Task directions: Return precisely the opening lines of the listing below, ending with the line that contains "localparam logic [OP_W-1:0] OP_J".

[Task input]

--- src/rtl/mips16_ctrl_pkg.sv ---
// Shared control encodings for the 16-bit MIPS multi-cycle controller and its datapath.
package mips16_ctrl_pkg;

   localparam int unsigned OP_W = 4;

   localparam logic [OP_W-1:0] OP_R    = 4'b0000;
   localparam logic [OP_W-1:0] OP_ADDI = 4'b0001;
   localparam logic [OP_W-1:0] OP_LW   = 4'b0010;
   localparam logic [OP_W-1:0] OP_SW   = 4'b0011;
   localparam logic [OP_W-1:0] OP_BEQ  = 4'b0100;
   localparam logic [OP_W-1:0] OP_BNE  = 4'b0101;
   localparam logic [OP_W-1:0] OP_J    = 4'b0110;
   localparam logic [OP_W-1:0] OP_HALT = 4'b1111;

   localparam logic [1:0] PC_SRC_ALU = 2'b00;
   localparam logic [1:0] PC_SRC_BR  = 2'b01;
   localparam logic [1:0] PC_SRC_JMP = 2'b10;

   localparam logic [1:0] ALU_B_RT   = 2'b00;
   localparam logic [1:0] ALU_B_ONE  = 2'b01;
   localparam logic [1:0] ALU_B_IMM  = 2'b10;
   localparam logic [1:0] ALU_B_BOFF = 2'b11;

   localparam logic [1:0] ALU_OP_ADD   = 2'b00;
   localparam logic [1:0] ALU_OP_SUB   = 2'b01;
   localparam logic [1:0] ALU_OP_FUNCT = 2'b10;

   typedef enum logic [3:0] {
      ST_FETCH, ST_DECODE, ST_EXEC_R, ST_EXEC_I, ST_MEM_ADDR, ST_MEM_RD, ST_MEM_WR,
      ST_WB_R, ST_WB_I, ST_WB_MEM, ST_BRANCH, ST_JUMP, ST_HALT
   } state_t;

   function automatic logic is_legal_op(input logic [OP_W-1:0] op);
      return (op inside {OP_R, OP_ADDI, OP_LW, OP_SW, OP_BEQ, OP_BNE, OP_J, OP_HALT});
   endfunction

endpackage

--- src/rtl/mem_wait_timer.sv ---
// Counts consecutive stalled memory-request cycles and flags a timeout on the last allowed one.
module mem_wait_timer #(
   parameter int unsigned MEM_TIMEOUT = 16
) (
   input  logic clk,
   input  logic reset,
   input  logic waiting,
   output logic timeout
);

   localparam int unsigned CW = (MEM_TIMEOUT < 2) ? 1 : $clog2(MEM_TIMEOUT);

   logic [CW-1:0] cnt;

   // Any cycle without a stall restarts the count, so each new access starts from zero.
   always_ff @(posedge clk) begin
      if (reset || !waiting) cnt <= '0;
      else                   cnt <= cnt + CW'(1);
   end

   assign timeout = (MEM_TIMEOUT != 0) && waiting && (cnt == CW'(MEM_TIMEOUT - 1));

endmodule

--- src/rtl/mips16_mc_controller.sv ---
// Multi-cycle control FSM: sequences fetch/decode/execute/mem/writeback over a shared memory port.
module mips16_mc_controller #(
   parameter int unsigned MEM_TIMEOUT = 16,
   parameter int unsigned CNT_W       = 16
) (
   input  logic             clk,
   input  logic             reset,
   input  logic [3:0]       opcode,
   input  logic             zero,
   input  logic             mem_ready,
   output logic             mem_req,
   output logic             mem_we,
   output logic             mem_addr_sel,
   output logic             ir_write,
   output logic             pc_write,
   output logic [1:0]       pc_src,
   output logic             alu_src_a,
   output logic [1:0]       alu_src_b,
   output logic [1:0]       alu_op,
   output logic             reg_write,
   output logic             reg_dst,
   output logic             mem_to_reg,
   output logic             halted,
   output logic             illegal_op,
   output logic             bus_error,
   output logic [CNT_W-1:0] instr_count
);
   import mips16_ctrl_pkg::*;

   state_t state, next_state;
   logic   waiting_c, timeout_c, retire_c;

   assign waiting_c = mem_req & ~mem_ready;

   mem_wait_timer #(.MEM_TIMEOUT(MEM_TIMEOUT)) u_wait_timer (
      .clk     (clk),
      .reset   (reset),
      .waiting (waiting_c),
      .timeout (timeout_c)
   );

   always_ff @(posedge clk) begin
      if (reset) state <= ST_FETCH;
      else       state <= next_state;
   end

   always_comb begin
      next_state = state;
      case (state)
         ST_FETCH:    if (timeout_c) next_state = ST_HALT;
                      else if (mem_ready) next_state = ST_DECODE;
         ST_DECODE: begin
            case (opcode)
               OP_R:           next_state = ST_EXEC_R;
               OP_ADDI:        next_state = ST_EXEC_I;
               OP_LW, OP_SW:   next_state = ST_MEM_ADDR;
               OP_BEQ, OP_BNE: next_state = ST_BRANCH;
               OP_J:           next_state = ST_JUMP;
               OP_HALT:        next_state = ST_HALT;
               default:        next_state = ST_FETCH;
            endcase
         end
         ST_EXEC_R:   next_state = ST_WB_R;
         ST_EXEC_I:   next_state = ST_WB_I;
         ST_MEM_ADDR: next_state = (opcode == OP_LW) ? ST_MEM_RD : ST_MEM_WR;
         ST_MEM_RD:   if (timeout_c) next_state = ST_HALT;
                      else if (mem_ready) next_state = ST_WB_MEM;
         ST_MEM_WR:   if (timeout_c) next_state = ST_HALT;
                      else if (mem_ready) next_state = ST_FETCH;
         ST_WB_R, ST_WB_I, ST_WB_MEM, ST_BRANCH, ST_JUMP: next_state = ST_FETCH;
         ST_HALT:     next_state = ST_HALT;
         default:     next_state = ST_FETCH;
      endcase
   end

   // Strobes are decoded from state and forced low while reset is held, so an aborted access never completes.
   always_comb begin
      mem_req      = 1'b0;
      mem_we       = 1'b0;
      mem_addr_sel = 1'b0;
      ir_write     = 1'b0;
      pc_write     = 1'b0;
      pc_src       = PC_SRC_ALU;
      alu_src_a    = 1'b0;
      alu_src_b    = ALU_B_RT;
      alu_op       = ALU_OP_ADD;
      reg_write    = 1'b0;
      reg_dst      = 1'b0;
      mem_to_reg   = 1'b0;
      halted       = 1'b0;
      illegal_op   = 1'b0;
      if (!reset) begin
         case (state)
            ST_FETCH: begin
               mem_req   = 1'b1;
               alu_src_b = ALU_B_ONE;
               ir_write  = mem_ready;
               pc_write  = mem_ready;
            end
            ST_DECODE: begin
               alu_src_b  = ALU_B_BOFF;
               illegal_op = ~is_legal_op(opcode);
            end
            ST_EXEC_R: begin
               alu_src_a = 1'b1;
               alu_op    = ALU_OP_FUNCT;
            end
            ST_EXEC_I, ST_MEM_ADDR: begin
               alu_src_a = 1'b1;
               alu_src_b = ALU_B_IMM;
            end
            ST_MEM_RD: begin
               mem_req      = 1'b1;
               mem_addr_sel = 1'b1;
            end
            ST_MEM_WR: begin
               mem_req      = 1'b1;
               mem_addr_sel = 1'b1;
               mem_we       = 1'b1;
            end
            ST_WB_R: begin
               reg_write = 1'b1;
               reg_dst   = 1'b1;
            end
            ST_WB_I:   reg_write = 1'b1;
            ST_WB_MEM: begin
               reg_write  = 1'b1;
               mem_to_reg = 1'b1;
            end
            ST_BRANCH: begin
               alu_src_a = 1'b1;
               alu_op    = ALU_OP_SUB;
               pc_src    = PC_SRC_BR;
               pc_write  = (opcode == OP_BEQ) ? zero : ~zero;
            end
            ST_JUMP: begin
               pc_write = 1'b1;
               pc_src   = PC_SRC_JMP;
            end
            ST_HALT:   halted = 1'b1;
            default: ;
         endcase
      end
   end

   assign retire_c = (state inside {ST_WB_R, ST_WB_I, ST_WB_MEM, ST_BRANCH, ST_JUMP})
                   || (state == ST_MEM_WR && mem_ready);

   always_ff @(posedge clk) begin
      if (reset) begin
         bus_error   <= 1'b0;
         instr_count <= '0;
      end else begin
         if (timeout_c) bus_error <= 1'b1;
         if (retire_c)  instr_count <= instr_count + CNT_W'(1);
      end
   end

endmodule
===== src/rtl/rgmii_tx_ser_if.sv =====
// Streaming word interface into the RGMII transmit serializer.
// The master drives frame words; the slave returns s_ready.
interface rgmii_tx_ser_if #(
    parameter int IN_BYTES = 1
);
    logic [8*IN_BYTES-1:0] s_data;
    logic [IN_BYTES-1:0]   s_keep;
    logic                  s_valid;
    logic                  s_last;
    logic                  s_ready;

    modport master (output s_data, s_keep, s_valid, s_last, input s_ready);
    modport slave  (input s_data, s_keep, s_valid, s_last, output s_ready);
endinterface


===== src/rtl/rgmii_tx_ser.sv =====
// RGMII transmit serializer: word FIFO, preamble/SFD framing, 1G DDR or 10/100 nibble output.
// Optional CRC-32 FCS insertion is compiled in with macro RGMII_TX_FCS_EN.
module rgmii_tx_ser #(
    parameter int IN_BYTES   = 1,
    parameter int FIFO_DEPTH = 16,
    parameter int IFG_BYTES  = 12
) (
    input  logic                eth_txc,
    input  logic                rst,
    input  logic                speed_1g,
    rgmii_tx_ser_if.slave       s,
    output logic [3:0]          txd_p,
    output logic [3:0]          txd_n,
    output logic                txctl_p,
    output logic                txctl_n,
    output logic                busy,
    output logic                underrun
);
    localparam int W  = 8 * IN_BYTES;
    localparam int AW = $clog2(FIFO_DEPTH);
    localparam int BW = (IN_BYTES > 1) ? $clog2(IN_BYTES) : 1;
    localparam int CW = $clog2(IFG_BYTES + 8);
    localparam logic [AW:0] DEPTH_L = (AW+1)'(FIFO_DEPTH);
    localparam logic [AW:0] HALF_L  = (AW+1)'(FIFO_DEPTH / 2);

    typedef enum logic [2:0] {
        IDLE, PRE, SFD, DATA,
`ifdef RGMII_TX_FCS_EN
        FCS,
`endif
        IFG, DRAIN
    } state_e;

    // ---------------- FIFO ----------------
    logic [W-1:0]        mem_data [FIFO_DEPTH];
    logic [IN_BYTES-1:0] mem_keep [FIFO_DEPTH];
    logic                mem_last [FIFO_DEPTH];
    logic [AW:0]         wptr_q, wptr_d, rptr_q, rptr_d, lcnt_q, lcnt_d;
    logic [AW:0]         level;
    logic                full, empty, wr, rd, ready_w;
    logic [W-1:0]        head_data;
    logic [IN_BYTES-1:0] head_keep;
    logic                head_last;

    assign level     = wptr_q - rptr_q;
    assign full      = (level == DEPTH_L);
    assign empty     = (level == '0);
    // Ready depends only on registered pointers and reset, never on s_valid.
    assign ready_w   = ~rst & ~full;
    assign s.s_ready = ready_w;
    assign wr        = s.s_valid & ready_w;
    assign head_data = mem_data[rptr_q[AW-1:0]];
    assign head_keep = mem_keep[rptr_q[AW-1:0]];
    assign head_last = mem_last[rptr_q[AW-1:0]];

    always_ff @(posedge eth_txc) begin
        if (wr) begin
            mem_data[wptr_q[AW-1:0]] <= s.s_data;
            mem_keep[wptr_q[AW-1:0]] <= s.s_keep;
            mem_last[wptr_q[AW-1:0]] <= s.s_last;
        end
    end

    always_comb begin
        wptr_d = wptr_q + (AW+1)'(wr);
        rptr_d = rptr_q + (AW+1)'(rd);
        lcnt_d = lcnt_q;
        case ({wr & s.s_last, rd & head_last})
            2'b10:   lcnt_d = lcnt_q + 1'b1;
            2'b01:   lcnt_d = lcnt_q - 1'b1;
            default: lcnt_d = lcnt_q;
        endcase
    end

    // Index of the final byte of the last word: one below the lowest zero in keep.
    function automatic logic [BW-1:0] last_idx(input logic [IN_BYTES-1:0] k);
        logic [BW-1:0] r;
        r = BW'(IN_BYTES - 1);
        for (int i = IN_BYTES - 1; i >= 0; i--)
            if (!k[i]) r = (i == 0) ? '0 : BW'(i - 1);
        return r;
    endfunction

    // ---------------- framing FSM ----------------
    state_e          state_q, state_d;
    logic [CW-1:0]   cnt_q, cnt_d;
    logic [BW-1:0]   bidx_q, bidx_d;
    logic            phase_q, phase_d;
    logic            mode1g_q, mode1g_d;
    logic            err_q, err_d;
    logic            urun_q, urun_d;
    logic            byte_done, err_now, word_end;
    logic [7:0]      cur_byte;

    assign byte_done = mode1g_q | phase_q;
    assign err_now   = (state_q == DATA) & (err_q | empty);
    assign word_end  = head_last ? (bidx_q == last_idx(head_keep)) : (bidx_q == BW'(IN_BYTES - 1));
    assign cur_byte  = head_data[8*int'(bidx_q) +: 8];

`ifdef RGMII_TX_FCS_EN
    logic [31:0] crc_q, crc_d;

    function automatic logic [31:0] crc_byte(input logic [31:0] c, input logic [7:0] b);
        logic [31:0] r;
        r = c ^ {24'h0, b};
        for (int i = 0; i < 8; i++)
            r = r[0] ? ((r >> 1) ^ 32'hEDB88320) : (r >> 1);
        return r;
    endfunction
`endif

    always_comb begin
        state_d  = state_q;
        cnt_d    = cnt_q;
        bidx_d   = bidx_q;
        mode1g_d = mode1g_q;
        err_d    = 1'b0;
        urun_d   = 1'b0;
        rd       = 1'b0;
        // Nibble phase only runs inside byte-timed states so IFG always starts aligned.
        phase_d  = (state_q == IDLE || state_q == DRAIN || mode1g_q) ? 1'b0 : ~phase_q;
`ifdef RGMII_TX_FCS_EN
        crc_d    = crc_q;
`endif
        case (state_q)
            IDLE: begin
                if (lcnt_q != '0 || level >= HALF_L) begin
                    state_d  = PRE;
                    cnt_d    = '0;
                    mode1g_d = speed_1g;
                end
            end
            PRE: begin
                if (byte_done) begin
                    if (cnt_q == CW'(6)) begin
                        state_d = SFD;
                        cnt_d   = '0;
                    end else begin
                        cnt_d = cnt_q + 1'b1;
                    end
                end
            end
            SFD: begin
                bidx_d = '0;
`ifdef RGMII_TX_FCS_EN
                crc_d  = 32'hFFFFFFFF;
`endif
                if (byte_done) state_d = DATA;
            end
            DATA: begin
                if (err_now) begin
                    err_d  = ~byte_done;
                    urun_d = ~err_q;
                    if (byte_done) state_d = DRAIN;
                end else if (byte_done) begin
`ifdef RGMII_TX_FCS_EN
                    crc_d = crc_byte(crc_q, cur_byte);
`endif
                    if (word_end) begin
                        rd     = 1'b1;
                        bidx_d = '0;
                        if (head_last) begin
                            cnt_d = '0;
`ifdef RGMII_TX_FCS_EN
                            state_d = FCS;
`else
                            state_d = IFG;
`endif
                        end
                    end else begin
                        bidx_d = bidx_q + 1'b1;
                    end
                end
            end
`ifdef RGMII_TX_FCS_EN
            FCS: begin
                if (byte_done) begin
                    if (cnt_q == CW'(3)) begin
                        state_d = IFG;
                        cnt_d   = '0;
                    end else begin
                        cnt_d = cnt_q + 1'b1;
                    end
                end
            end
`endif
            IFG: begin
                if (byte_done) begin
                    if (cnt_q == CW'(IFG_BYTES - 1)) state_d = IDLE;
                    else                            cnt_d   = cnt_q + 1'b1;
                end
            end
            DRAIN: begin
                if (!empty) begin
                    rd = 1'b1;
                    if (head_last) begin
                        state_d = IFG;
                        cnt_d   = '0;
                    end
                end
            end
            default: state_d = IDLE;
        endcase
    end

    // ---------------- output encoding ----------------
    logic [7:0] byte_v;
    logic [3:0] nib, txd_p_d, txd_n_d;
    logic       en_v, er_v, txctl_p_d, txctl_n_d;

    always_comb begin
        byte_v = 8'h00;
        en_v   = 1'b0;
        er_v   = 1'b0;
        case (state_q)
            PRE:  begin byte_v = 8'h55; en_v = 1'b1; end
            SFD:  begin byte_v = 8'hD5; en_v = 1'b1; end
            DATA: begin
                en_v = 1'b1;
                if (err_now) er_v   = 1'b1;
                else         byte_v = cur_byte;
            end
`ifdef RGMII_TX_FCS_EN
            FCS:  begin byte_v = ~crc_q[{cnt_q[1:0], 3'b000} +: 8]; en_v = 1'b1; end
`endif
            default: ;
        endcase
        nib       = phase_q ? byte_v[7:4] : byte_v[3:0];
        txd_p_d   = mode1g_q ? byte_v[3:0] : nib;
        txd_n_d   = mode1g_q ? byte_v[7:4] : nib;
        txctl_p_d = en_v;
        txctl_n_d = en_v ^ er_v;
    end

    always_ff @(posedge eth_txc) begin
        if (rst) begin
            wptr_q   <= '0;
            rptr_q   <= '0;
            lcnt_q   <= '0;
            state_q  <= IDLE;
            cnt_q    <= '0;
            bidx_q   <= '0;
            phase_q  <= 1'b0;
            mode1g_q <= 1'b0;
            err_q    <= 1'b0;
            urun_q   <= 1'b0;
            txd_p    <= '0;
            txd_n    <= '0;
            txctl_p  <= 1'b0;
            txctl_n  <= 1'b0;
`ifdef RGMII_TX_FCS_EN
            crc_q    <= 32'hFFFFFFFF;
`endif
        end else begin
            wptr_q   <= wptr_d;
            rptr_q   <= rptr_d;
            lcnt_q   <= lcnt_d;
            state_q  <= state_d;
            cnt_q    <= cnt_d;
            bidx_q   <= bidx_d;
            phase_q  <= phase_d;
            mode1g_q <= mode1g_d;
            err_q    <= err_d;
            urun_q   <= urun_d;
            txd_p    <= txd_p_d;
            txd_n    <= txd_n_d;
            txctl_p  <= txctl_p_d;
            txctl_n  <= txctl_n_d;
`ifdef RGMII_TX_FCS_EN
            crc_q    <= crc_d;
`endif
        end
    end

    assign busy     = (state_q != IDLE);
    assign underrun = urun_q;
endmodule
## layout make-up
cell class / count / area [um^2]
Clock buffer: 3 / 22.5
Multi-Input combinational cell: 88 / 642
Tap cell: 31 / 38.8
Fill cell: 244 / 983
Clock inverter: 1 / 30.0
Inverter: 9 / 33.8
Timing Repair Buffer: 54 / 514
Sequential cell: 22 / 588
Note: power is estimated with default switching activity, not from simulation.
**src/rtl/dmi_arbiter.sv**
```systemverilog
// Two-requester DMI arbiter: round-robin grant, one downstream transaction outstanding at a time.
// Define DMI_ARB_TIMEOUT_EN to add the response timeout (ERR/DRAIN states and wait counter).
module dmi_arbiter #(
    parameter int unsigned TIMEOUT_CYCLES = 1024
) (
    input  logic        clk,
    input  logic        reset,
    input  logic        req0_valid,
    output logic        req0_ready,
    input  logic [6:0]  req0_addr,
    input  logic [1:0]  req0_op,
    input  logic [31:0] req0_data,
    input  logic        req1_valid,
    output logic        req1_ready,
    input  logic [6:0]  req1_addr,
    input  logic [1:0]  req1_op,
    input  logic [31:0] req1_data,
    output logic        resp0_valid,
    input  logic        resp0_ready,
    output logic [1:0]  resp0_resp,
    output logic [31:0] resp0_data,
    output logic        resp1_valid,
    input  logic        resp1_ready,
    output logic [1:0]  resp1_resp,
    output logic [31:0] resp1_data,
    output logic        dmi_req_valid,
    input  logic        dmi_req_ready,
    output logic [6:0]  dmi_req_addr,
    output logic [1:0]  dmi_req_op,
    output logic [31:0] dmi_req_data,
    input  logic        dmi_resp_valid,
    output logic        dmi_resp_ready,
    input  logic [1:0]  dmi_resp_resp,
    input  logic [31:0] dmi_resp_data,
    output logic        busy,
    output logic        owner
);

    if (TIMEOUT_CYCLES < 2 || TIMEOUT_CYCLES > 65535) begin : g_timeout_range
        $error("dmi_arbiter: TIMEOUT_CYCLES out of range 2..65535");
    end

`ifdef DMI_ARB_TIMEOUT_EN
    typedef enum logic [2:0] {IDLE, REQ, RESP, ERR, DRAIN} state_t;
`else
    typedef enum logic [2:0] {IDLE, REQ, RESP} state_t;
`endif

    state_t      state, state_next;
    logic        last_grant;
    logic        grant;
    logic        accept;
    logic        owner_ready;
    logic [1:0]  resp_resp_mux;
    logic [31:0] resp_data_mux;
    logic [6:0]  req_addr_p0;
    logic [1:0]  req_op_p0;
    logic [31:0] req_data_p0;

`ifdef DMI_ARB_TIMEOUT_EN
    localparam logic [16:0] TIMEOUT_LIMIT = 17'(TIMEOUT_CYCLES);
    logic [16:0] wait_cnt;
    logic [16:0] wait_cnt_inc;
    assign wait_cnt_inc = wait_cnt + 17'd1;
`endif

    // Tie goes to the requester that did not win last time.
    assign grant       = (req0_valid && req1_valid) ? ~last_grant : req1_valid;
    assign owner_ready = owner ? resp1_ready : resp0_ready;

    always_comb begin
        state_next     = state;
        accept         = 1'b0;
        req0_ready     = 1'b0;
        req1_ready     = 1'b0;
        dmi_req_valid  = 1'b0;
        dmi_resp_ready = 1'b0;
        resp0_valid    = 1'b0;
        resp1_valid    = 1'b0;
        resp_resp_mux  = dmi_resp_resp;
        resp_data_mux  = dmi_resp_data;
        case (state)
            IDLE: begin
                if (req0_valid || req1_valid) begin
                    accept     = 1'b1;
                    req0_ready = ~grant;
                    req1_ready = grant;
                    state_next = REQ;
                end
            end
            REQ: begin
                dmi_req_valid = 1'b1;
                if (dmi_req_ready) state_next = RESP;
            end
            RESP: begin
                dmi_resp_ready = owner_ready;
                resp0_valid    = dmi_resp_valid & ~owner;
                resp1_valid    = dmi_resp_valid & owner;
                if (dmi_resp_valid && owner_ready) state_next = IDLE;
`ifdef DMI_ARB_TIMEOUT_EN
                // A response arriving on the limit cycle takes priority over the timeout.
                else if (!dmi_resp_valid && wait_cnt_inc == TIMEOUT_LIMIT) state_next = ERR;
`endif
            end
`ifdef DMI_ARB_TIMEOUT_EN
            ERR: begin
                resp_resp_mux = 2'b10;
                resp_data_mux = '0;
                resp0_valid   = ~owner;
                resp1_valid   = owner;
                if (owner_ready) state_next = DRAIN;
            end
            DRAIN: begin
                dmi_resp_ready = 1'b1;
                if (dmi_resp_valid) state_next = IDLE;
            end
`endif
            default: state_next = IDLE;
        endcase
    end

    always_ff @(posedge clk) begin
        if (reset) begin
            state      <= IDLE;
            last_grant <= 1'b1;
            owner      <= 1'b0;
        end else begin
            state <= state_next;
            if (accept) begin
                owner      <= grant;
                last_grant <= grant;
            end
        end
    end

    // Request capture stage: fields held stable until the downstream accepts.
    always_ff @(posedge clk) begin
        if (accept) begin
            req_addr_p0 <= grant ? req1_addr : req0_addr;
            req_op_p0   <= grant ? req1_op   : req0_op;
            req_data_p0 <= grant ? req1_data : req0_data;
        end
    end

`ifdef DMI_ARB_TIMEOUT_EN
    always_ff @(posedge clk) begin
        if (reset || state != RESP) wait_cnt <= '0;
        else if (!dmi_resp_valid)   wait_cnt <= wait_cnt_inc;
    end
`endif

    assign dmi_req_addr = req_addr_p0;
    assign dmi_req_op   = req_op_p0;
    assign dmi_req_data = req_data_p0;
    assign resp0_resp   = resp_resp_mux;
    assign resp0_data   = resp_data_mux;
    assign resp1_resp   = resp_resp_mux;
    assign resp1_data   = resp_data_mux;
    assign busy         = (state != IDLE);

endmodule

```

[/Task input]

Reply:
--- src/rtl/mips16_ctrl_pkg.sv ---
// Shared control encodings for the 16-bit MIPS multi-cycle controller and its datapath.
package mips16_ctrl_pkg;

   localparam int unsigned OP_W = 4;

   localparam logic [OP_W-1:0] OP_R    = 4'b0000;
   localparam logic [OP_W-1:0] OP_ADDI = 4'b0001;
   localparam logic [OP_W-1:0] OP_LW   = 4'b0010;
   localparam logic [OP_W-1:0] OP_SW   = 4'b0011;
   localparam logic [OP_W-1:0] OP_BEQ  = 4'b0100;
   localparam logic [OP_W-1:0] OP_BNE  = 4'b0101;
   localparam logic [OP_W-1:0] OP_J    = 4'b0110;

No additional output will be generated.